キク科(APG分類:キク科)の不耐寒性多年草であるが、通常一年草または越年草として取り扱う。園芸上は属名のヘリクリサムの名でよばれることが多い。また、俗にカイザイクということがあるが、真正のカイザイクは、同じくキク科の別種Ammobium alatum R.Br.である。茎は堅くて直立し、高さ60~80センチメートル、下部から分枝する。葉は互生し、披針(ひしん)形。茎頂に径3~5センチメートルで光沢のある麦藁(むぎわら)細工のような頭状花を開く。総包片は黄、白、赤茶、橙黄(とうこう)、桃色などがあり、中心の小さな管状花は黄色である。オーストラリア原産。花壇、切り花、ドライ・フラワーとして多く利用される。

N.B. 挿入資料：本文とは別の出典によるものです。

### src/rtl/flid_pkg.sv
package flid_pkg;

    localparam int STEP_W   = 4;
    localparam int OFS_W    = 12;
    localparam int PASS_LEN = 8;

    typedef enum logic [1:0] {
        METH_NONE = 2'b00,
        METH_A    = 2'b01,
        METH_B    = 2'b10
    } meth_e;

    typedef struct packed {
        logic       vld;
        logic [7:0] manuf;
        logic [7:0] code;
    } id_entry_t;

    typedef struct packed {
        logic             we;
        logic [OFS_W-1:0] ofs;
        logic [7:0]       wdata;
    } bus_op_t;

    typedef struct packed {
        logic [7:0] manuf;
        logic [7:0] dev;
        logic [7:0] third;
    } id_bytes_t;

    // Transfer for a given step; step[3] selects the second unlock scheme.
    function automatic bus_op_t step_op(input logic [STEP_W-1:0] step, input logic wide);
        logic [OFS_W-1:0] ua, ub, stride;
        bus_op_t op;
        ua     = step[3] ? 12'h555 : 12'hAAA;
        ub     = step[3] ? 12'h2AA : 12'h555;
        stride = wide ? 12'd2 : 12'd1;
        case (step[2:0])
            3'd1:    op = '{we: 1'b1, ofs: ua, wdata: 8'hAA};
            3'd2:    op = '{we: 1'b1, ofs: ub, wdata: 8'h55};
            3'd3:    op = '{we: 1'b1, ofs: ua, wdata: 8'h90};
            3'd4:    op = '{we: 1'b0, ofs: '0, wdata: 8'h00};
            3'd5:    op = '{we: 1'b0, ofs: stride, wdata: 8'h00};
            3'd6:    op = '{we: 1'b0, ofs: stride << 1, wdata: 8'h00};
            default: op = '{we: 1'b1, ofs: '0, wdata: 8'hF0};
        endcase
        return op;
    endfunction

endpackage
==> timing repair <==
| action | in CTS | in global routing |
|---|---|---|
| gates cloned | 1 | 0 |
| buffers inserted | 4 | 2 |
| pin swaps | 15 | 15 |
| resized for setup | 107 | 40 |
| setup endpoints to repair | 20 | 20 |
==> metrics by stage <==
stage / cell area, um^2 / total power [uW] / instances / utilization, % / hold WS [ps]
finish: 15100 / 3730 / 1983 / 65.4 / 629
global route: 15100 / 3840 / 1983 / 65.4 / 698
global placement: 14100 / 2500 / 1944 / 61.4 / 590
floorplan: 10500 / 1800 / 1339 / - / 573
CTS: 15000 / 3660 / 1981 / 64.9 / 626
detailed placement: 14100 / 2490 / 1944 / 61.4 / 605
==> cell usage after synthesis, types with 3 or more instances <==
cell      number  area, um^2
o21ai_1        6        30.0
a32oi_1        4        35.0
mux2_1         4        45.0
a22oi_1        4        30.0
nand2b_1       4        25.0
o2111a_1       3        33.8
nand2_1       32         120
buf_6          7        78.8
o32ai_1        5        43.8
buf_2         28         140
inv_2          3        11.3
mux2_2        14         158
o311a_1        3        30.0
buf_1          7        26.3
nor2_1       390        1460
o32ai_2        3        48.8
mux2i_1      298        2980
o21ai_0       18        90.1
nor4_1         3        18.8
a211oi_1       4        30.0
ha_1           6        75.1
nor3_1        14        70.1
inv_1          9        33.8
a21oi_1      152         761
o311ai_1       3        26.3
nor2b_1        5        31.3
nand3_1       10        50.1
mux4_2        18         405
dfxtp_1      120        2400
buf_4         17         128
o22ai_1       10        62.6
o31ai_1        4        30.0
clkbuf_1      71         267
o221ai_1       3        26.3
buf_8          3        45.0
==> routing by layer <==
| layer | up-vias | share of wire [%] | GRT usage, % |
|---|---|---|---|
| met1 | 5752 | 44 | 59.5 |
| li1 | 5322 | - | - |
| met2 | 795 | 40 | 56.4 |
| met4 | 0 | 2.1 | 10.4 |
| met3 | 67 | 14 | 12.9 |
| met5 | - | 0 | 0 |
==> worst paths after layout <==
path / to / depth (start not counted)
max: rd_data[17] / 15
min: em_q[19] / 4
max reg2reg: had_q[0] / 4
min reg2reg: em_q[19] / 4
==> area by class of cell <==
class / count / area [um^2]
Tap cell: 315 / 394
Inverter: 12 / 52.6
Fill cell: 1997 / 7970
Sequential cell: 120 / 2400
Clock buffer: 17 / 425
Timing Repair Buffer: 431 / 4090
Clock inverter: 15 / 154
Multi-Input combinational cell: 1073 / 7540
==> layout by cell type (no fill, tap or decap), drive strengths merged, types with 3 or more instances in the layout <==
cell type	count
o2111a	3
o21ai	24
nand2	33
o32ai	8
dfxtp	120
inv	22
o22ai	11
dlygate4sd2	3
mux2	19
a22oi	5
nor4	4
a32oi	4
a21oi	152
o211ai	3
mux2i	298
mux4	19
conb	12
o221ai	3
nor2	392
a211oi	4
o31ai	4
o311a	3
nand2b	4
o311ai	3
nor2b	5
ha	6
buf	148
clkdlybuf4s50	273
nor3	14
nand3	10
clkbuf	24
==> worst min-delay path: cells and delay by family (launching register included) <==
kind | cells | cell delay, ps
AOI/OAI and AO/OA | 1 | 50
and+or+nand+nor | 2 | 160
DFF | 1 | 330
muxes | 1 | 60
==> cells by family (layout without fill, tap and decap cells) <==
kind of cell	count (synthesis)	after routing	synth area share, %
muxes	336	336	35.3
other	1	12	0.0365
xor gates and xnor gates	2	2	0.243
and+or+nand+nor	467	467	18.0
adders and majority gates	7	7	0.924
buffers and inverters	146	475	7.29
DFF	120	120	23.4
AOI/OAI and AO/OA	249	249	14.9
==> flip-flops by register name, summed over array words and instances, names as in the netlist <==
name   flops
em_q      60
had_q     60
===== config.mk =====
export PLATFORM = sky130hd
export DESIGN_NAME = bsc_boot_check
export DESIGN_NICKNAME = d
export VERILOG_FILES = /design/src/rtl/bsc_pkg.sv /design/src/rtl/bsc_walker.sv /design/src/rtl/bsc_accum.sv /design/src/rtl/bsc_judge.sv /design/src/rtl/bsc_boot_check.sv
export SDC_FILE = /design/constraint.sdc
export NUM_CORES = 1
export LEC_CHECK = 0
export ABC_CLOCK_PERIOD_IN_PS = 3500
export BUFFER_PORTS_ARGS = -buffer_cell sky130_fd_sc_hd__buf_2
export CORE_ASPECT_RATIO = 0.75
export CORE_MARGIN = 2
export CORE_UTILIZATION = 60
export DETAILED_ROUTE_END_ITERATION = 6
export PLACE_DENSITY = 0.88
export RECOVER_POWER = 100
export SLEW_MARGIN = 20
export SYNTH_ARGS = -nofsm -noshare
export SYNTH_HDL_FRONTEND = slang
export SYNTH_SLANG_ARGS = --single-unit

===== constraint.sdc =====
create_clock -name clk -period 3.5 [get_ports clk]
set_clock_uncertainty 0.05 [all_clocks]
set_input_delay 0.7 -clock clk [delete_from_list [all_inputs] [get_ports clk]]
set_output_delay 0.7 -clock clk [all_outputs]
set_load 0.005 [all_outputs]

===== src/rtl/bsc_pkg.sv =====
package bsc_pkg;
    localparam logic [31:0] BSC_MAGIC    = 32'h2701_1970;
    localparam int          BSC_SIG_BYTE = 'h14;

    typedef enum logic [2:0] {
        S_IDLE,
        S_READ,
        S_FLUSH,
        S_COMPARE,
        S_DONE
    } bsc_state_e;
endpackage


===== src/rtl/bsc_walker.sv =====
module bsc_walker #(
    parameter int WORDS = 128,
    parameter int IDX_W = 7
) (
    input  logic             clk,
    input  logic             rst_n,
    input  logic             clr,
    input  logic             step,
    output logic [IDX_W-1:0] idx,
    output logic             last
);
    localparam logic [IDX_W-1:0] LAST_IDX = IDX_W'(WORDS - 1);

    always_ff @(posedge clk) begin
        if (!rst_n || clr) begin
            idx <= '0;
        end else if (step && !last) begin
            idx <= idx + 1'b1;
        end
    end

    assign last = (idx == LAST_IDX);
endmodule


===== src/rtl/bsc_accum.sv =====
module bsc_accum #(
    parameter int IDX_W   = 7,
    parameter int SIG_IDX = 5
) (
    input  logic             clk,
    input  logic             rst_n,
    input  logic             clr,
    input  logic             vld,
    input  logic [IDX_W-1:0] vidx,
    input  logic [31:0]      data,
    output logic [31:0]      sum,
    output logic [31:0]      sig
);
    localparam logic [IDX_W-1:0] SIG_AT = IDX_W'(SIG_IDX);

    always_ff @(posedge clk) begin
        if (!rst_n || clr) begin
            sum <= '0;
            sig <= '0;
        end else if (vld) begin
            if (vidx == SIG_AT) begin
                sig <= data;
            end else begin
                sum <= sum + data;
            end
        end
    end
endmodule


===== src/rtl/bsc_judge.sv =====
module bsc_judge #(
    parameter logic [31:0] MAGIC = 32'h2701_1970
) (
    input  logic [31:0] sig,
    input  logic [31:0] sum,
    output logic        pass
);
    always_comb begin
        pass = (sig == MAGIC) || (sig == sum);
    end
endmodule


===== src/rtl/bsc_boot_check.sv =====
module bsc_boot_check
    import bsc_pkg::*;
#(
    parameter int PAGE_BYTES = 512,
    parameter int ADDR_W     = $clog2(PAGE_BYTES)
) (
    input  logic              clk,
    input  logic              rst_n,
    output logic              rd_en,
    output logic [ADDR_W-1:0] rd_addr,
    input  logic [31:0]       rd_data,
    output logic              done,
    output logic              run_user,
    output logic              enter_download
);
    localparam int WORDS   = PAGE_BYTES / 4;
    localparam int IDX_W   = ADDR_W - 2;
    localparam int SIG_IDX = BSC_SIG_BYTE / 4;

    bsc_state_e        state, state_nx;
    logic [IDX_W-1:0]  idx;
    logic              last;
    logic              vld_q;
    logic [IDX_W-1:0]  vidx_q;
    logic [31:0]       sum, sig;
    logic              pass;
    logic              clr;

    assign clr     = (state == S_IDLE);
    assign rd_en   = (state == S_READ);
    assign rd_addr = {idx, 2'b00};

    // state register
    always_ff @(posedge clk) begin
        if (!rst_n) state <= S_IDLE;
        else        state <= state_nx;
    end

    always_comb begin
        state_nx = state;
        unique case (state)
            S_IDLE:    state_nx = S_READ;                       // start
            S_READ:    if (last) state_nx = S_FLUSH;            // last_issued
            S_FLUSH:   state_nx = S_COMPARE;                    // drained
            S_COMPARE: state_nx = S_DONE;                       // decide
            S_DONE:    state_nx = S_DONE;
            default:   state_nx = S_IDLE;
        endcase
    end

    // read return tracking: data arrives one cycle after the strobe
    always_ff @(posedge clk) begin
        if (!rst_n) begin
            vld_q  <= 1'b0;
            vidx_q <= '0;
        end else begin
            vld_q  <= rd_en;
            vidx_q <= idx;
        end
    end

    bsc_walker #(.WORDS(WORDS), .IDX_W(IDX_W)) u_walker (
        .clk  (clk),
        .rst_n(rst_n),
        .clr  (clr),
        .step (rd_en),
        .idx  (idx),
        .last (last)
    );

    bsc_accum #(.IDX_W(IDX_W), .SIG_IDX(SIG_IDX)) u_accum (
        .clk  (clk),
        .rst_n(rst_n),
        .clr  (clr),
        .vld  (vld_q),
        .vidx (vidx_q),
        .data (rd_data),
        .sum  (sum),
        .sig  (sig)
    );

    bsc_judge #(.MAGIC(BSC_MAGIC)) u_judge (
        .sig (sig),
        .sum (sum),
        .pass(pass)
    );

    // output register: verdict taken once, held until reset
    always_ff @(posedge clk) begin
        if (!rst_n) begin
            done           <= 1'b0;
            run_user       <= 1'b0;
            enter_download <= 1'b0;
        end else if (state == S_COMPARE) begin
            done           <= 1'b1;
            run_user       <= pass;
            enter_download <= !pass;
        end
    end
endmodule


Yosys cells after proc, flatten, opt, wreduce, memory -nomap -nowiden
Index checks and enable logic that the tools add are counted.
{"block": "op_classes", "addsub": 2, "n_eq_ne": 9, "muxes": 2, "n_bitwise": 1, "reduce_logical": 10}
{"op": "$add A32 B32 Y32", "count": 1}
{"op": "$eq A32 B30 Y1 const B", "count": 1}
{"op": "$eq A32 B32 Y1", "count": 1}
{"op": "$pmux W3 S4", "count": 1}
{"op": "$add A7 B1 Y7 const B", "count": 1}
{"op": "$eq A7 B3 Y1 const B", "count": 1}
{"op": "$eq A7 B7 Y1 const B", "count": 1}
{"op": "$eq A3 B2 Y1 const B", "count": 2}
{"op": "$reduce_and A2 Y1", "count": 2}
{"op": "$eq A3 B1 Y1 const B", "count": 1}
{"op": "$eq A3 B3 Y1 const B", "count": 1}
{"op": "$logic_not A1 Y1", "count": 3}
{"op": "$logic_not A3 Y1", "count": 1}
{"op": "$mux W3", "count": 1}
{"op": "$logic_or A1 B1 Y1", "count": 2}
{"op": "$ne A2 B2 Y1 const B", "count": 1}
{"op": "$reduce_or A2 Y1", "count": 1}
{"op": "$logic_and A1 B1 Y1", "count": 1}
{"op": "$not A1 Y1", "count": 1}
{"block": "word_totals", "ff_bits": 85, "input_bits": 34, "output_inout_bits": 13, "wordCells": 33}

Longest topological paths before layout
Gate-level depths: netlist of the first run.
{"block": "depth", "word_depth": 3, "ltp_mapped": 10, "mapped_depth_nobuf": 10}

Cells and area by module
Synthesis of the first run repeated with hierarchy kept, for this count alone.
{"block": "hier_totals", "hier_cells": 673, "area_unflattened_um2": 5345.1}
{"module": "bsc_accum", "instances": 1, "cells_per_inst": 538, "area_each_um2": 4085.2, "seq_area_each_um2": 1281.2}
{"module": "bsc_boot_check", "instances": 1, "cells_per_inst": 43, "area_each_um2": 478.0, "seq_area_each_um2": 280.3}
{"module": "bsc_judge", "instances": 1, "cells_per_inst": 55, "area_each_um2": 432.9, "seq_area_each_um2": 0.0}
{"module": "bsc_walker", "instances": 1, "cells_per_inst": 37, "area_each_um2": 349.1, "seq_area_each_um2": 140.1}

Worst setup path before layout of the first run
No wires, ideal clock.
{"block": "synth_timing", "path_type": "input-to-reg", "from": "input port rd_data[0]", "to": "register u_accum.sum[30]", "t_arrival_ns": 2.683, "required_ns": 3.329, "path_slack_ns": 0.646, "path_stages": 10, "path_buffers": 0, "cell_sequence": "ha_1 -> fa_1 -> a21o_1 -> a31oi_1 -> o21ai_2 -> a2111oi_4 -> nor2_2 -> a311oi_2 -> xor2_1 -> o21ai_1"}
{"block": "synth_between", "elab_chain_cells": 1}
{"element": "start, declared", "line": "bsc_boot_check.sv:11", "text": "input logic [31:0] rd_data,"}
{"element": "$add A32 B32 Y32", "line": "bsc_accum.sv:24", "text": "sum <= sum + data;"}
{"element": "end signal, assigned", "line": "bsc_accum.sv:24"}
{"element": "end, declared", "line": "bsc_accum.sv:11", "text": "output logic [31:0] sum,"}
No other way between the ends.
A chain may end at the register's enable or synchronous reset.

Worst setup path in the final report of the first run
{"block": "layout_timing", "from": "input port rd_data[2]", "to": "register u_accum.sum[25]"}
The elaborated chain is that of the path after synthesis.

 ヘリクリサム属は約500種あり、薬効のある種もある。繁殖は実生(みしょう)により、3~4月に播種(はしゅ)し、4~10月に開花する。日当り排水のよい場所を好む。ドライ・フラワーにするときは、満開にならないうちに刈り取り、日陰逆さにつるしておく。

[籾山秀之 2022年4月19日]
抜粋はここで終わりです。